Lenovo IdeaPad Flex 14 review: A consumer-oriented convertible laptop
At a Glance
Lenovo manufactures a lot of notebooks, but the supremely thin ThinkPad X1 Carbon and Lenovo’s notebook/tablet hybrid, the IdeaPad Yoga 11S have achieved near-icon status. The IdeaPad Flex 14 takes design cues from both, resulting in a relatively slim, modestly priced 14-inch laptop.
The Flex 14’s display pivots 300 degrees so that you can operate it in tent mode or lay it keyboard-down on your desk to present it to someone sitting across from you. Unlike the Yoga, however, the Flex 14’s lid doesn’t flip all the way back to operate as a tablet. The Flex 14 echoes the X1 Carbon’s tapered form factor, but where that Ultrabook measures just 0.7 inches high at its thinnest edge, the Flex 14 is 0.85 inches. But then, the Flex 14 costs nearly $500 less.
The Flex 14’s Notebook Worldbench score of 278 is about what we expected for a notebook with these specs, but it’s slightly below what the comparably equipped Dell XPS 12 achieved (both machines use Intel’s Intel Core i5-4200U, but the Dell we tested had only 4GB of DDR3/1600 to the Lenovo’s 8). The Flex 14 delivered exceptionally good battery life of 7 hours and 38 minutes. And since it has a removable battery, you can carry a spare with you (provided you don't mind the additional weight) and double your productivity time.
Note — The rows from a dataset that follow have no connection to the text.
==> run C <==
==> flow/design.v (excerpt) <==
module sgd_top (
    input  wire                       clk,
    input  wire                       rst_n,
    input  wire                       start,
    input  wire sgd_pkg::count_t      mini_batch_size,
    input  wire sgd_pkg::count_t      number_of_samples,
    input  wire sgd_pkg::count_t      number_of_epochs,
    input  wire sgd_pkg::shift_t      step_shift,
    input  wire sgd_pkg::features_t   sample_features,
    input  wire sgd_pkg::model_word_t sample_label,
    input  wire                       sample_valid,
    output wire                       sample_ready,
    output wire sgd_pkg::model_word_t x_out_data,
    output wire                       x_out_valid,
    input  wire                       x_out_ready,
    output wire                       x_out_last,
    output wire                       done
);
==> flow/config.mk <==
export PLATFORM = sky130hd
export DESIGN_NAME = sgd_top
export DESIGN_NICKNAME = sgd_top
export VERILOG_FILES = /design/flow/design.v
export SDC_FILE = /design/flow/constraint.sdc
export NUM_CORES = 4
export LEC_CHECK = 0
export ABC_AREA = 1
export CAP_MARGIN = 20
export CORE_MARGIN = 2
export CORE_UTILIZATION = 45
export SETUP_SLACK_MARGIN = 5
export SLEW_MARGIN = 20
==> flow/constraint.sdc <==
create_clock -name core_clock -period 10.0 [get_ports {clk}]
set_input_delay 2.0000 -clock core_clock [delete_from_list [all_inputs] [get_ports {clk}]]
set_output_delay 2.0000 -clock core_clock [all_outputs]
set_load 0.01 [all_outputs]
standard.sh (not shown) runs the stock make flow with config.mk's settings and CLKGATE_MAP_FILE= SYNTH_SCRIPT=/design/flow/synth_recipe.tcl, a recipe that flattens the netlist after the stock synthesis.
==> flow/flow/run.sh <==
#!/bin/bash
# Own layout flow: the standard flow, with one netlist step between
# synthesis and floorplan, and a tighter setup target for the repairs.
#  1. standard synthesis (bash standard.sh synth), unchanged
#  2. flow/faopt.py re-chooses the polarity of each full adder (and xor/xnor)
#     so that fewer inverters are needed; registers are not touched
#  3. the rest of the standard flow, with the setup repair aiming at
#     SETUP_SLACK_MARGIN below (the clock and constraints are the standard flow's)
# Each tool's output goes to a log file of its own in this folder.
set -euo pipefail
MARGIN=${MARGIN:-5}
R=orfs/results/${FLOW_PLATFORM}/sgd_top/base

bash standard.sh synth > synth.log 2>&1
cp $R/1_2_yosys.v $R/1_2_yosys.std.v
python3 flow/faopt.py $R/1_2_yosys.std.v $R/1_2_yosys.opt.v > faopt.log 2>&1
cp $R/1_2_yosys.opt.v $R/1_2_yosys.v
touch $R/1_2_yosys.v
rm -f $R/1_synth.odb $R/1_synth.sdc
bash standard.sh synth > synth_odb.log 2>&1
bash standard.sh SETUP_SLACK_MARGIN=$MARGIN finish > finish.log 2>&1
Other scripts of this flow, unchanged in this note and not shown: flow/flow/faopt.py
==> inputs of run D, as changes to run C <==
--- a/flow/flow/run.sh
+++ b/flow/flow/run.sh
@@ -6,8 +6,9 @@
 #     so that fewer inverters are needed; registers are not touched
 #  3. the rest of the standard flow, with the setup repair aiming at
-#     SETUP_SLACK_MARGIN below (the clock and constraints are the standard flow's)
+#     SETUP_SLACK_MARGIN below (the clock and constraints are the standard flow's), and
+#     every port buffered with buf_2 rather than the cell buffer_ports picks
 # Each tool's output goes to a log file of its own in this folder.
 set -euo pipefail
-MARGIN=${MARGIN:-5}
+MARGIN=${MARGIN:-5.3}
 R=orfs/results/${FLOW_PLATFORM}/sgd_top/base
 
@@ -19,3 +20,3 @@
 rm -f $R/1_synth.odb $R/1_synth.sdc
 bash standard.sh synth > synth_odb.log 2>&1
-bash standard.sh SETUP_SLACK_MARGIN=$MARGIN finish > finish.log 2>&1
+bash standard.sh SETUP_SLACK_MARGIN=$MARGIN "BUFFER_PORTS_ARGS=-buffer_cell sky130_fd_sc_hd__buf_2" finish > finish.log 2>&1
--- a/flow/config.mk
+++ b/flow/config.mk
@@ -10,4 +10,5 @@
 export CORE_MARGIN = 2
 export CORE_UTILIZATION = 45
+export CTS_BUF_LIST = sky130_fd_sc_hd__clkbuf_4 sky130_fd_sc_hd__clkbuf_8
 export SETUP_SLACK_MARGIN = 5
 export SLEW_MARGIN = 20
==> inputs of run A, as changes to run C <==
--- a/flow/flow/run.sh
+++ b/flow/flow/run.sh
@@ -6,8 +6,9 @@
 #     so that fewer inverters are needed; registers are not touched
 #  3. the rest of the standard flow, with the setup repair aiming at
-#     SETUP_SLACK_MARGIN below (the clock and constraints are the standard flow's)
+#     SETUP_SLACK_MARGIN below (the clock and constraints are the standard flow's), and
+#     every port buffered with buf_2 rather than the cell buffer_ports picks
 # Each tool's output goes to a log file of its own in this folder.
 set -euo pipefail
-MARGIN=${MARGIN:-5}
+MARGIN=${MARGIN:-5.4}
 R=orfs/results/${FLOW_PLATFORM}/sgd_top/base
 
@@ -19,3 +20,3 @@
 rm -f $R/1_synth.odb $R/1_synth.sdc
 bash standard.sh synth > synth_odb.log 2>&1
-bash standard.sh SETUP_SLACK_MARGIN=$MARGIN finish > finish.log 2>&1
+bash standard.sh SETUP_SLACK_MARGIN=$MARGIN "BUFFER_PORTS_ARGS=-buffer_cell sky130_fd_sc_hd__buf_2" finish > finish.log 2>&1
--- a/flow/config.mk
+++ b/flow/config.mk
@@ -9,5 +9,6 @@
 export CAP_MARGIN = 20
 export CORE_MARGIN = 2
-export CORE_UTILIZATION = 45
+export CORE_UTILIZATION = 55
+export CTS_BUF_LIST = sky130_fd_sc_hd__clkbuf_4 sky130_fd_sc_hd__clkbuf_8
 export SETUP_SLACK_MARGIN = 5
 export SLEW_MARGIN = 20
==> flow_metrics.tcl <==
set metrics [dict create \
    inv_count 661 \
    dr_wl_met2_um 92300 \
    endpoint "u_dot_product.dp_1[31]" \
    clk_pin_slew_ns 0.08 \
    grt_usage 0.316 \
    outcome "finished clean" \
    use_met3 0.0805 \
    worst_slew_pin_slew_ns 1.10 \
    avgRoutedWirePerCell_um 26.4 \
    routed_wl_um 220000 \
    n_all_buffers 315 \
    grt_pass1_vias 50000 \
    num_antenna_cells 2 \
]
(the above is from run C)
Our review unit had a rather small SSD—just 128GB—so you’ll need to be picky about choosing the apps and media library additions you keep on hand. Given the limited space on the SSD, I wish Lenovo had been more careful with its pre-installed software choices. I particularly resented having a trial version of the PDF-creation app Nitro Pro as the only available program for opening the on-board user guide. Yes, the trial is free, but you get annoying nag windows urging you to buy, and after 30 days you’ll need to install Adobe’s free Acrobat Reader just to open the manual.
Lenovo also skimped in a couple of other areas: The onboard Wi-Fi adapter supports only 2.4GHz networks, for starters. That can seriously impact media-streaming performance if you’re in an area with lots of other legacy Wi-Fi networks, Bluetooth devices, microwave ovens and/or certain cordless phones (5GHz Wi-Fi is much less prone to interference). Lenovo also left out its signature red pointing stick: You get only the touchpad, which has mechanical corners for left and right mouse clicks. It’s responsive and pleasing to use when you’re not swiping and tapping the multitouch-enabled 1366-by-768 display.
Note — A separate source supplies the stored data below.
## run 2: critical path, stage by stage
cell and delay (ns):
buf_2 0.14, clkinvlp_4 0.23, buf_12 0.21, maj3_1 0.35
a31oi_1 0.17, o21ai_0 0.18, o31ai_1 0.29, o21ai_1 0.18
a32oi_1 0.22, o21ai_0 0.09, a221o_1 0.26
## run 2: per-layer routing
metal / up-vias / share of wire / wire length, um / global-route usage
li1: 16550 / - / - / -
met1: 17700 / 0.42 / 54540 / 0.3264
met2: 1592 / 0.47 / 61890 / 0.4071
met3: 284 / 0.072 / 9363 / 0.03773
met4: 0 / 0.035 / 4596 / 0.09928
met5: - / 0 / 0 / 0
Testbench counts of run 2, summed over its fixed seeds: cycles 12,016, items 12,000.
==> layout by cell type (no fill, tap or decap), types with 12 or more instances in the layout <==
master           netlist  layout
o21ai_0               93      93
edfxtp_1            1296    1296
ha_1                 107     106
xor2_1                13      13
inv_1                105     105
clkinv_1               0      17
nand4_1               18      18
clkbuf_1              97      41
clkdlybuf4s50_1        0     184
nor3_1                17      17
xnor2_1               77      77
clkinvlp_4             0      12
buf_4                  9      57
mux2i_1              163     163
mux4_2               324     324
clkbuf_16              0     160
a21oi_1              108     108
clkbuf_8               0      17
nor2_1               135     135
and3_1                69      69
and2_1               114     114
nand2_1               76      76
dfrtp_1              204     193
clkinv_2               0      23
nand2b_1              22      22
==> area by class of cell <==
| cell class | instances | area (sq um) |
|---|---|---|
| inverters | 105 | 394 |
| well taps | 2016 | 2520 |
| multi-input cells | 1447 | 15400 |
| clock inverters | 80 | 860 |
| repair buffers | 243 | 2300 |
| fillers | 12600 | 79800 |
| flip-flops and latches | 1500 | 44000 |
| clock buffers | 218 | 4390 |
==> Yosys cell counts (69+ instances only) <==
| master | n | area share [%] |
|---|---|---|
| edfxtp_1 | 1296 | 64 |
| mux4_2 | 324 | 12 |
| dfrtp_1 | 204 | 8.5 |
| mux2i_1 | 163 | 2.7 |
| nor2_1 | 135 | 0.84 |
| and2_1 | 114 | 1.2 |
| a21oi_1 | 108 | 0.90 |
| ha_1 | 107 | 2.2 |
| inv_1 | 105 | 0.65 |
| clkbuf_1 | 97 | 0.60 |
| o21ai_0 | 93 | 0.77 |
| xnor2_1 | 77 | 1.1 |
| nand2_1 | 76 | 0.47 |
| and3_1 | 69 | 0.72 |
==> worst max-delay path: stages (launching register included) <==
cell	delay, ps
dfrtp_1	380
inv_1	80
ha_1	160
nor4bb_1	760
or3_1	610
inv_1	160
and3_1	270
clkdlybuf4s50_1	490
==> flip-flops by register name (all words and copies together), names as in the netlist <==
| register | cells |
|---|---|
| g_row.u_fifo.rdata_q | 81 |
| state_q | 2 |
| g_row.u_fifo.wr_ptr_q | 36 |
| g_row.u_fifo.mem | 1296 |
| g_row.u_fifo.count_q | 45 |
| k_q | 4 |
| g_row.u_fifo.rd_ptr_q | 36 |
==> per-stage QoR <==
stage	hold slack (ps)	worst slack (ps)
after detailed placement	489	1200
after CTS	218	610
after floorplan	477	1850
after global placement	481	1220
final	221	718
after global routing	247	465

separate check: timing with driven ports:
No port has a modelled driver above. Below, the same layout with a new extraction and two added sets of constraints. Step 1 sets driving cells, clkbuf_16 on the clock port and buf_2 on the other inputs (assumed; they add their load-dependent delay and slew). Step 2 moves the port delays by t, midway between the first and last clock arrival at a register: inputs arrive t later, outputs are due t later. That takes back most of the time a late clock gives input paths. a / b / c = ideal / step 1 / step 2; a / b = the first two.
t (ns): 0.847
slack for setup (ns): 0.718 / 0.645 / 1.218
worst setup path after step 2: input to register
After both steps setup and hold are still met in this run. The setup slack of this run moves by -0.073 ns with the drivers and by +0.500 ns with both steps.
The Flex 14 makes a good first impression—it has the sleek black soft-touch case we’ve seen on other recent Lenovo laptops—but the island chiclet keys lack the subtle sculpting found on more expensive Lenovos, and they feel somewhat mushy.
The balance of the Flex 14’s connectivity options are decidedly basic: 2 USB 2.0 ports, but just 1 USB 3.0 port, HDMI out, an SD/MMC card slot, a headset jack, and 10/100 ethernet (as opposed to the gigabit Ethernet that’s become more common on laptops).The integrated 720p webcam captures decent video for Skype calls, and the speakers deliver good audio when they’re not obstructed (being located on the bottom of the laptop towards the front, the sound is muffled when the keyboard is in its conventional position).
The Flex 14 is more than adequate for business and productivity apps, but its gaming performance is weak. That’s to be expected from a notebook that relies on integrated graphics.
Our review unit is priced at $749, which marks the Lenovo IdeaPad Flex 14 as a solid, but not spectacular value.